▶ Assignment:
Gather, from the listing beneath this task, every line holding the string "length".

▶ Input:
`config.mk`:
```
export PLATFORM = sky130hd
export DESIGN_NAME = bitop_arbiter
export DESIGN_NICKNAME = d
export VERILOG_FILES = /design/src/rtl/bitop_arbiter.sv
export SDC_FILE = /design/constraint.sdc
export NUM_CORES = 1
export LEC_CHECK = 0
export CAP_MARGIN = 20
export CORE_MARGIN = 3
export CORE_UTILIZATION = 49
export DETAILED_ROUTE_END_ITERATION = 12
export HOLD_SLACK_MARGIN = 0.1
export PLACE_DENSITY = 0.81
export SLEW_MARGIN = 25
export SYNTH_ARGS = -nofsm -noshare
export SYNTH_HDL_FRONTEND = slang
export SYNTH_SLANG_ARGS = --single-unit
```
`constraint.sdc`:
```
create_clock -name clk -period 6.6 [get_ports clk]
set_input_delay 1.32 -clock clk [delete_from_list [all_inputs] [get_ports clk]]
set_output_delay 1.32 -clock clk [all_outputs]
set_load 0.02 [all_outputs]
```
`src/rtl/bitop_arbiter.sv`:
```
// Round-robin arbiter that owns a shared flag word and applies one get/set/clear/toggle per cycle.
// Each accepted op is answered through a single registered response slot that carries the pre-op bit value.
module bitop_arbiter #(
    parameter int NUM_INPUT = 8,
    parameter int NUM_REQ   = 4,
    parameter int POS_W     = $clog2(NUM_INPUT)
) (
    input  logic                       clk,
    input  logic                       rst,
    input  logic [NUM_REQ-1:0]         req_valid,
    output logic [NUM_REQ-1:0]         req_ready,
    input  logic [2*NUM_REQ-1:0]       req_op,
    input  logic [POS_W*NUM_REQ-1:0]   req_pos,
    output logic                       rsp_valid,
    input  logic                       rsp_ready,
    output logic [$clog2(NUM_REQ)-1:0] rsp_id,
    output logic                       rsp_value,
    output logic                       rsp_err,
    output logic [NUM_INPUT-1:0]       flags
);

    localparam int ID_W = $clog2(NUM_REQ);
    localparam logic [ID_W:0]  NUM_REQ_W = (ID_W+1)'(NUM_REQ);
    localparam logic [POS_W:0] POS_LIMIT = (POS_W+1)'(NUM_INPUT);

    typedef enum logic {
        SLOT_EMPTY,
        SLOT_FULL
    } slot_state_t;

    typedef enum logic [1:0] {
        OP_GET    = 2'b00,
        OP_SET    = 2'b01,
        OP_CLR    = 2'b10,
        OP_TOGGLE = 2'b11
    } op_t;

    slot_state_t            state;
    slot_state_t            state_next;
    logic [ID_W-1:0]        ptr;
    logic [2*NUM_REQ-1:0]   doubled;
    logic [NUM_REQ-1:0]     rotated;
    logic [ID_W-1:0]        offset;
    logic [ID_W:0]          sum;
    logic [ID_W-1:0]        winner;
    logic                   any_valid;
    logic                   can_accept;
    logic                   accept;
    op_t                    sel_op;
    logic [POS_W-1:0]       sel_pos;
    logic                   in_range;
    logic [NUM_INPUT-1:0]   mask;
    logic                   bit_before;
    logic [NUM_INPUT-1:0]   flags_next;

    // Rotate the request vector so the search always starts at bit 0, then map back by adding ptr.
    always_comb begin
        doubled = {req_valid, req_valid} >> ptr;
        rotated = doubled[NUM_REQ-1:0];
        offset  = '0;
        for (int k = NUM_REQ - 1; k >= 0; k--) begin
            if (rotated[k]) begin
                offset = ID_W'(k);
            end
        end
        sum = {1'b0, ptr} + {1'b0, offset};
        if (sum >= NUM_REQ_W) begin
            sum = sum - NUM_REQ_W;
        end
        winner    = sum[ID_W-1:0];
        any_valid = |req_valid;
    end

    // Slot FSM and the grant; reset suppresses any grant in its own cycle.
    always_comb begin
        state_next = state;
        can_accept = (state == SLOT_EMPTY) || rsp_ready;
        accept     = can_accept && any_valid && !rst;
        req_ready  = '0;
        for (int i = 0; i < NUM_REQ; i++) begin
            if (accept && (winner == ID_W'(i))) begin
                req_ready[i] = 1'b1;
            end
        end
        case (state)
            SLOT_EMPTY: begin
                if (accept) begin
                    state_next = SLOT_FULL;
                end
            end
            SLOT_FULL: begin
                if (accept) begin
                    state_next = SLOT_FULL;
                end else if (rsp_ready) begin
                    state_next = SLOT_EMPTY;
                end
            end
            default: state_next = SLOT_EMPTY;
        endcase
    end

    assign rsp_valid = (state == SLOT_FULL);

    // Select the winner's op and position, then compute the updated word.
    always_comb begin
        sel_op  = OP_GET;
        sel_pos = '0;
        for (int i = 0; i < NUM_REQ; i++) begin
            if (winner == ID_W'(i)) begin
                sel_op  = op_t'(req_op[2*i +: 2]);
                sel_pos = req_pos[POS_W*i +: POS_W];
            end
        end
        in_range   = ({1'b0, sel_pos} < POS_LIMIT);
        mask       = NUM_INPUT'(1) << sel_pos;
        bit_before = |(flags & mask);
        flags_next = flags;
        if (in_range) begin
            case (sel_op)
                OP_GET:    flags_next = flags;
                OP_SET:    flags_next = flags | mask;
                OP_CLR:    flags_next = flags & ~mask;
                OP_TOGGLE: flags_next = flags ^ mask;
                default:   flags_next = flags;
            endcase
        end
    end

    always_ff @(posedge clk) begin
        if (rst) begin
            state     <= SLOT_EMPTY;
            ptr       <= '0;
            flags     <= '0;
            rsp_id    <= '0;
            rsp_value <= 1'b0;
            rsp_err   <= 1'b0;
        end else begin
            state <= state_next;
            if (accept) begin
                flags     <= flags_next;
                rsp_id    <= winner;
                rsp_value <= in_range ? bit_before : 1'b0;
                rsp_err   <= !in_range;
                ptr       <= (winner == ID_W'(NUM_REQ - 1)) ? '0 : winner + 1'b1;
            end
        end
    end

endmodule

```
==> Word level (Yosys, flattened, before mapping) <==
Cells that the tools add are included.
{ "classes": {"addsub": 3, "n_lt_le_gt_ge": 1, "eq_ne": 6, "shifts": 2, "mux": 23, "bitwise_logic": 7, "n_reduce_logical": 13} }
{ "op_table": {"columns": ["operator", "count"], "rows": [
  ["8-bit one-hot mux with 3 select lines", 1],
  ["2-bit two-way mux", 10],
  ["8-bit AND", 2],
  ["3-bit two-way mux", 4],
  ["2-bit == test (second input constant)", 4],
  ["8-bit NOT", 1],
  ["8-bit bitwise OR", 1],
  ["8-bit OR reduction", 1],
  ["1-bit by 3-bit left shift with 8-bit output (first input constant)", 1],
  ["8-bit by 2-bit >> shifter with 4-bit output", 1],
  ["8-bit bitwise XOR", 1],
  ["1-bit two-way mux", 7],
  ["1-bit logical AND", 6],
  ["2-bit by 1-bit == test with 1-bit output (second input constant)", 2],
  ["2-bit logical NOT", 2],
  ["4-bit OR reduction", 1],
  ["2-bit by 2-bit adder with 3-bit output", 1],
  ["3-bit >= comparator (second input constant)", 1],
  ["2-bit by 1-bit adder with 2-bit output (second input constant)", 1],
  ["1-bit NOT", 2],
  ["1-bit one-hot mux with 2 select lines", 1],
  ["2-bit AND reduction", 1],
  ["2-bit by 1-bit subtractor with 2-bit output (second input constant)", 1],
  ["1-bit logical NOT", 1],
  ["1-bit logical OR", 1]
]} }
{ "totals": {"register_bits": 14, "in_bits": 27, "out_inout_bits": 17} }

==> Longest topological paths before layout <==
Gate-level depths: netlist (run 1).
{ "depth": {"ltp_word": 17, "mapped_depth": 17} }

==> Worst setup path after synthesis (run 1) <==
Ideal clock, no wire load.
{ "synth_path": {"path_kind": "input-to-reg", "start": "input req_valid[0]", "end": "register flags[5]", "setup_ns": 0.079, "t_arrival_ns": 4.411, "setup_slack_ns": 2.109, "stages": 15, "cell_sequence": "or4_1 > o221ai_1 > ha_1 > xnor2_1 > ha_1 > buf_6 > and2b_2 > a221oi_1 > nor3_1 > a21oi_1 > nand3_1 > ha_1 > mux2i_1 > a22o_1 > a211oi_2"} }
{ "synth_between": {"elab_chain_cells": 17} }
{ "synth_lines": {"columns": ["element", "line_no", "source"], "rows": [
  ["start, declared", "10", "input logic [NUM_REQ-1:0] req_valid,"],
  ["8-bit by 2-bit >> shifter with 4-bit output", "58", "doubled = {req_valid, req_valid} >> ptr;"],
  ["2-bit two-way mux (4 in a row)", "62", "if (rotated[k]) begin"],
  ["2-bit by 2-bit adder with 3-bit output", "66", "sum = {1'b0, ptr} + {1'b0, offset};"],
  ["3-bit >= comparator / 2-bit by 1-bit subtractor with 2-bit output (equally long branches)", "67, 68", null],
  ["2-bit two-way mux", "67", "if (sum >= NUM_REQ_W) begin"],
  ["2-bit logical NOT", "109", "if (winner == ID_W'(i)) begin"],
  ["3-bit two-way mux (4 in a row)", "109", null],
  ["1-bit by 3-bit left shift with 8-bit output", "115", "mask = NUM_INPUT'(1) << sel_pos;"],
  ["8-bit NOT", "122", "OP_CLR: flags_next = flags & ~mask;"],
  ["8-bit AND", "122", null],
  ["8-bit one-hot mux with 3 select lines", "119", "case (sel_op)"],
  ["end signal, assigned", "140", "flags <= flags_next;"],
  ["end, declared", "19", "output logic [NUM_INPUT-1:0] flags"]
]} }
Several ways; a longest one is shown, not always the timed one.
A chain may end at the register's enable or synchronous reset.

==> Worst setup path in the final report (run 1) <==
{ "layout_path": {"start": "input req_valid[1]", "end": "output req_ready[3]"} }
{ "layout_between": {"elab_chain_cells": 11} }
{ "layout_lines": {"columns": ["element", "line_no", "source"], "rows": [
  ["8-bit by 2-bit >> shifter with 4-bit output (*)", "58", null],
  ["2-bit two-way mux (3 in a row)", "62", null],
  ["2-bit two-way mux (*)", "62", null],
  ["2-bit by 2-bit adder with 3-bit output (*)", "66", null],
  ["3-bit >= comparator / 2-bit by 1-bit subtractor with 2-bit output (equally long branches)", "67, 68", null],
  ["2-bit two-way mux (*)", "67", null],
  ["via sum[1]", "44", "logic [ID_W:0] sum;"],
  ["2-bit == test (*)", "81", "if (accept && (winner == ID_W'(i))) begin"],
  ["1-bit logical AND (*)", "81", null],
  ["1-bit two-way mux (*)", "81", null],
  ["end, declared", "11", "output logic [NUM_REQ-1:0] req_ready,"]
]} }
The timed path passes the listed nets; every way through them passes the cells marked *.

==> out/results.txt, run 1 <==
Synth Register Bits -> 14
# hold bufs at CTS -> 0
most frequent cell after synthesis -> ha_1
Port Buffers -> 42
Avg Inst Size Synth -> 8.86 um^2
asr flop ratio synth -> 0%
FF+latch area -> 280 um^2
net count after synthesis -> 241
Max-Slew Margin vs Limit -> 48.4%
synthesized area -> 1640 um^2
placed cell area -> 2050 um^2
htree depth -> 1
CTS Buf Count -> 3
detailed-route via count -> 1482
Routed WL -> 3860 um
sequential-to-total area share from yosys stat -> 17.1%
Setup Buffers After CTS -> 0
total chip power -> 1.17 mW
Max-Cap Viols -> 0
CP endpoint kind -> output port
Logic pwr share -> 83.3%
Die H -> 63.8 um
Area contributors post-synth -> ha_1 22%, dfxtp_1 17%, mux2i_1 6.7%, a211oi_2 6.1%, a22o_1 4.3%
Sw Ratio -> 52.2%
share of the synthesized area in the top cell type -> 22.1%
slowest CP cell -> clkdlybuf4s50_1
startpoint class of the critical path -> primary input
Total GRT Usage -> 19.7%
Netlist cell types -> 41
clk_lat worst skew -> 280 ps
Leak -> 0.868 nW
crit path DAT -> 4170 ps
dpl cells -> 263
largest net degree at the start of global routing -> 18
crit path time final -> 5490 ps
Mapped Cells -> 185
Setup CP Type -> in -> out
Main synth FF type -> dfxtp_1
Power Dens Cells -> 563 nW/um^2
Cell Rows -> 20
total grt overflow -> 0
RePlAce Congestion -> 0.802
Inserted Diodes -> 0
Slew @ Worst Pin -> 771 ps
Final Hold Viols -> 0
DP HPWL -> 2910 um
drt wl/cell -> 14.5 um
final non-filler cell total -> 266
vias in the first global route -> 1395
switching power -> 610 uW
RSZ-0062 raised after global routing -> false
layout net count -> 280
Hold Path Origin -> rsp_id[1]$_SDFFE_PP0P_
Via density -> 5.57
Multi-input gate area -> 1240 um^2
Final Cell Area -> 2070 um^2
clock sink count -> 14
Buf+Inv Stages, Crit Path -> 3
1st-iter DRT viols -> 113
IO Pins -> 44
length of the first detailed-routing pass in iterations -> 4
area delta synth->final -> 26.6%
CTS tree -> yes
Final TNS setup -> 0 ps
EDFF count, synth -> 0
Max VDD drop -> 0.000270 V
CP required -> 5280 ps
post-synth top area cell -> ha_1
f_max -> 182 MHz
fin crit share -> 83.2%
CP peak stage delay -> 590 ps
DIE WIDTH -> 63.8 um
Int Power -> 557 uW
antenna viol nets, final -> 0
Core Area -> 3130 um^2
CP top delay family -> buffers and inverters
Max Buffers Root-to-Sink -> 2
PostCTS Resize Cnt -> 0
Max Slew Vio Count -> 0
DRC viols -> 0
register clock-pin slew on the reported worst setup and hold paths -> 80 ps
worst reg2reg startpoint -> ptr[0]$_SDFFE_PP0P_
CP cell instances -> clkdlybuf4s50_1, nor2_1, or4_1, o221ai_1, ha_1, xnor2_1, inv_1, ha_1, and2_1, clkdlybuf4s50_1
share of post-route cells with drive strength above 1 -> 10.8%
top cells by count, synth -> 29 x ha_1, 18 x nor2_1, 14 x dfxtp_1
initial antenna violation count -> 0
power share of the sequential group -> 12.5%
Clk pwr share -> 4.3%
initial core utilization -> 52.4%
clk_skew -> 7.05 ps
die area -> 4070 um^2
HP Class -> reg -> reg
first-pass GRT wire length -> 6490 um
CP Max Fanout -> 17
Crit. Startpoint -> req_valid[1]
Setup violations, final -> 0
# fillers -> 269
CTS root buf -> clkbuf_4
final core utilization -> 66.3%
outcome -> completed
Syn. warnings -> 0
## cells in the final DEF, fill, tap and decap left out, drive strengths merged, types with 4 or more instances in the layout
master	instances
a21oi	4
clkdlybuf4s50	42
dfxtp	14
inv	12
nor2b	6
nand3	9
ha	29
a22o	8
and2	4
mux2i	11
nor2	18
nor3	11
a211oi	12
a221oi	5
## final timing paths
check	cells past startpoint	to	slack (ps)
worst min register to register	2	rsp_id[1]$_SDFFE_PP0P_	480
worst max register to register	15	flags[6]$_SDFFE_PP0P_	2440
worst max-delay path	10	req_ready[3]	1110
worst min-delay path	2	rsp_id[1]$_SDFFE_PP0P_	480
## power by group through the flow
| stage | sequential, mW | combinational, mW | clock, mW |
|---|---|---|---|
| finish | 0.145 | 0.972 | 0.0500 |
| detailed placement | 0.147 | 0.963 | 0 |
| global placement | 0.146 | 0.939 | 0 |
| CTS | 0.145 | 0.970 | 0.0518 |
| global route | 0.151 | 1.07 | 0.0549 |
| floorplan | 0.165 | 0.755 | 0 |
## state kept, by name, indices dropped and copies added, names as in the netlist
name and count:
ptr 2, rsp_valid 1, flags 8, rsp_id 2, rsp_value 1
## metrics by stage
| step | setup slack (ps) | hold WS, ps |
|---|---|---|
| 2_1_floorplan | 2110 | 495 |
| 3_3_place_gp | 1130 | 475 |
| 3_5_place_dp | 999 | 475 |
| 4_1_cts | 1090 | 488 |
| 5_1_grt | 891 | 529 |
| 6_report | 1110 | 483 |
## cell type report
class | instances | area share, %
inverters | 12 | 2.17
well taps | 44 | 2.65
flip-flops and latches | 14 | 13.5
repair buffers | 44 | 21.0
multi-input cells | 149 | 59.6
clock buffers | 3 | 1.09
## logic make-up (layout without fill, tap and decap cells)
family / after synthesis / in the layout / share of synthesized area [%]
simple gates: 65 / 65 / 22.3
compound gates: 42 / 42 / 22.9
fa+ha+maj: 29 / 29 / 22.1
buf+inv: 22 / 59 / 8.09
flops: 14 / 14 / 17.1
mux: 11 / 11 / 6.72
other cells: 1 / 1 / 0.229
xor+xnor: 1 / 1 / 0.534
## routing by layer
layer | wire [um] | up-vias | track usage (%)
li1 | - | 745 | -
met1 | 1910 | 689 | 26.8
met2 | 1680 | 43 | 31.6
met3 | 230 | 5 | 3.51
met4 | 40 | 0 | 5.39
met5 | 0 | - | 0
## worst min-delay path: cells and delay by family, from the launching register on
family | cells | cell delay (ps)
flops | 1 | 320
mux | 1 | 60
simple gates | 1 | 60
Power figures use the tool's default switching activity.
==> run 2: changes to the inputs <==
CORE_UTILIZATION = 44   (was 49)
PLACE_DENSITY = 0.77   (was 0.81)
clock period = 4.59 ns   (was 6.6 ns; I/O delays follow)
==> out/results.txt, run 2 (synthesized netlist as in run 1, its figures left out) <==
Die H -> 67.0 um
CP required -> 3670 ps
Setup Buffers After CTS -> 0
Power Dens Cells -> 837 nW/um^2
clk_lat worst skew -> 240 ps
Leak -> 0.978 nW
f_max -> 226 MHz
Total GRT Usage -> 19.3%
Hold Path Origin -> rsp_id[1]$_SDFFE_PP0P_
initial antenna violation count -> 0
# hold bufs at CTS -> 0
most common cell after layout, fill and taps aside -> clkdlybuf4s50_1
Max-Cap Viols -> 0
CP endpoint kind -> output port
max reg flops -> 8
most frequent cells in the layout -> 40 x clkdlybuf4s50_1, 27 x ha_1, 18 x nor2_1
Setup violations, final -> 0
Final Hold Viols -> 0
area delta synth->final -> 36.4%
outcome -> completed
hold depth -> 2
Max VDD drop -> 0.000422 V
CTS root buf -> clkbuf_8
antenna viol nets, final -> 0
crit path DAT -> 3510 ps
CP Max Fanout -> 5
IO Pins -> 44
Final TNS setup -> 0 ps
initial core utilization -> 47.3%
1st-iter DRT viols -> 54
CTS tree -> yes
fin crit share -> 96.5%
register clock-pin slew on the reported worst setup and hold paths -> 60 ps
RePlAce Congestion -> 0.875
PostCTS Resize Cnt -> 0
layout net count -> 294
Final Cell Area -> 2240 um^2
clock sink count -> 14
RSZ-0062 raised after global routing -> true
# fillers -> 315
biggest regs -> flags x8, ptr x2, rsp_id x2
crit path time final -> 4430 ps
HP Class -> reg -> reg
first-pass GRT wire length -> 6760 um
Setup CP Type -> in -> out
largest net degree at the start of global routing -> 17
total grt overflow -> 0
Cell Rows -> 21
DP HPWL -> 3050 um
htree depth -> 1
die area -> 4490 um^2
share of post-route cells with drive strength above 1 -> 18.6%
vias in the first global route -> 1465
Core Area -> 3470 um^2
WHS Endpoint -> rsp_id[1]$_SDFFE_PP0P_
worst reg2reg startpoint -> ptr[0]$_SDFFE_PP0P_
Max Slew Vio Count -> 0
register with the most flip-flops -> flags
FF-to-FF setup slack -> 1030 ps
DRC viols -> 0
detailed-route via count -> 1530
length of the first detailed-routing pass in iterations -> 4
CTS Buf Count -> 3
Port Buffers -> 42
Inserted Diodes -> 0
RR Endpoint -> flags[5]$_SDFFE_PP0P_
Max Buffers Root-to-Sink -> 2
clk_skew -> 2.38 ps
DIE WIDTH -> 67.0 um
total chip power -> 1.87 mW
placed cell area -> 2150 um^2
Via density -> 5.43
startpoint class of the critical path -> primary input
Routed WL -> 4080 um
reg2reg path depth -> 15
drt wl/cell -> 14.5 um
run 2: cell count changes in the layout (fill, tap and decap cells not counted), moves of 2 or more:
cell,before,now
ha_1,29,27
dlymetal6s2s_1,0,2
a21o_1,3,1
a21o_2,0,2
buf_4,2,16
clkbuf_8,0,3
clkbuf_4,3,0
clkdlybuf4s50_1,42,40
run 2: area by class of cell:
| cell class | count | area, um^2 | area share (%) |
|---|---|---|---|
| sequential | 14 | 280 | 12.5 |
| clock buffer | 3 | 41.3 | 1.85 |
| tap | 46 | 57.6 | 2.57 |
| timing repair buffer | 58 | 546 | 24.4 |
| multi-input combinational | 149 | 1270 | 56.6 |
| inverter | 12 | 45.0 | 2.01 |
run 2: power breakdown:
| group | switching [mW] | internal [mW] | leakage [nW] | total (mW) |
|---|---|---|---|---|
| logic | 0.840 | 0.722 | 0.840 | 1.56 |
| clock network | 0.0427 | 0.0580 | 0.0216 | 0.101 |
| registers | 0.0483 | 0.161 | 0.116 | 0.209 |
| total | 0.931 | 0.941 | 0.978 | 1.87 |
run 2: worst max-delay path by stage:
| stage | from | cells past startpoint | to |
|---|---|---|---|
| after floorplan | req_valid[0] | 15 | flags[5]$_SDFFE_PP0P_ |
| after global placement | req_valid[0] | 16 | flags[5]$_SDFFE_PP0P_ |
| after detailed placement | req_valid[0] | 16 | flags[5]$_SDFFE_PP0P_ |
| after CTS | req_valid[0] | 10 | req_ready[1] |
| after global routing | req_valid[0] | 16 | flags[7]$_SDFFE_PP0P_ |
| final | req_valid[0] | 8 | req_ready[0] |
run 2: stage by stage:
step | setup slack (ps) | hold slack, ps | util, % | instances
floorplan | 501 | 495 | - | 185
global placement | -64.2 | 471 | 62.1 | 279
detailed placement | -129 | 479 | 62.1 | 279
CTS | 0.244 | 486 | 63.3 | 282
global route | -30.3 | 515 | 64.5 | 282
finish | 162 | 482 | 64.5 | 282
run 2: critical path, stage by stage:
cell	delay (ps)
clkdlybuf4s50_1	480
or2_2	330
a221oi_1	270
a22oi_1	150
xnor2_2	300
ha_1	310
and2_1	150
clkdlybuf4s50_1	590
run 2: layer usage:
layer  part of all wire, %  vias up  track usage (%)
li1                      -      774                -
met5                     0        -                0
met1                    46      693             26.9
met3                   7.6        7             3.04
met2                    45       56             30.3
met4                   1.3        0             5.82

▶ Answer to the problem:
length of the first detailed-routing pass in iterations -> 4
first-pass GRT wire length -> 6490 um
first-pass GRT wire length -> 6760 um
length of the first detailed-routing pass in iterations -> 4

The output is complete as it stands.